Non-Fiction review: Olivier Assayas explores the public and private stories we tell now

The blurred lines of work and life, of bourgeois culture and ethics, play out through the entanglements of Guillaume Canet and Juliette Binoche’s literary couple in this verbose but many-layered parable.

Erika Balsom
Updated:

Guillaume Canet as Alain Danielson and Juliette Binoche as Selena in Non-Fiction (Doubles vies)

Guillaume Canet as Alain Danielson and Juliette Binoche as Selena in Non-Fiction (Doubles vies)

The double plotline, braiding heterosexual romance with a second narrative intrigue, usually pertaining to work, is a cornerstone of classical Hollywood. It marries private and public life, staging their happy union in a single climax, resolving all problems in the nick of time. Olivier Assayas might seem an unlikely candidate to resuscitate this construction today, but Non-Fiction – tellingly titled Doubles vies in the original French – does exactly that, moving between a garrulous account of the crisis of literary publishing in the digital age and the adulterous lives of members of the creative class.

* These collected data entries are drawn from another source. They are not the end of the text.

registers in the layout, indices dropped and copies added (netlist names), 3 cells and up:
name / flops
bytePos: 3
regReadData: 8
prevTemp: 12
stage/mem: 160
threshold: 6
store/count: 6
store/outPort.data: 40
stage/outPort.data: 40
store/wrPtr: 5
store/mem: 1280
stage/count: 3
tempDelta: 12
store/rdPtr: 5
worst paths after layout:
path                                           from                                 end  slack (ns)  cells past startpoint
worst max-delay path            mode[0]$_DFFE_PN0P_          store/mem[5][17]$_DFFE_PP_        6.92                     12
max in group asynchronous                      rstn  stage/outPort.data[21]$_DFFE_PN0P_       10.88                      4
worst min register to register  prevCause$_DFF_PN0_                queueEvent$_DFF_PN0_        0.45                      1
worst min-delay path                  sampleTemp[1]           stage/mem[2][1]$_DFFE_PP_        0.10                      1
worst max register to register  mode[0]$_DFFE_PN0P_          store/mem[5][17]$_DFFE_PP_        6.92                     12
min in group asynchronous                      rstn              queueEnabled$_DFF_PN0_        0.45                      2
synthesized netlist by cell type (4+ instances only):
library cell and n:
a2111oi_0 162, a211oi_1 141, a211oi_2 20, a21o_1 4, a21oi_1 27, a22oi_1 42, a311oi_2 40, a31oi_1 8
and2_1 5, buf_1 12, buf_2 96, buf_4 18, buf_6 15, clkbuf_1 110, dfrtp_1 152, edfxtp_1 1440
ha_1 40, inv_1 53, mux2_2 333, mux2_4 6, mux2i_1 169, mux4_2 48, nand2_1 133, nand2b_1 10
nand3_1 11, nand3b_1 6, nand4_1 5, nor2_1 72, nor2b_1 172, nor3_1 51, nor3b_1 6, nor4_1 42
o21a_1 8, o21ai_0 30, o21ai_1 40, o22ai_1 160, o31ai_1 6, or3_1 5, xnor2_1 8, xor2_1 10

Rather than any lazy lapse into formula, though, this return to classical structure – a return that is at the same time a radical revision – echoes the film’s main thematic preoccupation: namely, how the old must change and adapt if it is to keep pace with the new. Holding persistence in one hand and mutation in the other, Assayas remakes the double plotline for an age when work and life are indistinguishable, monogamy is a fiction and algorithms determine culture.

Non-Fiction’s work plot is set primarily within the world of literature. The central character, Alain (Guillaume Canet), is an editor at a venerable publishing house; with the help of the younger Laure (Christa Théret), the head of digital transition, with whom he is having an affair, he attempts to tame the beast of technological change.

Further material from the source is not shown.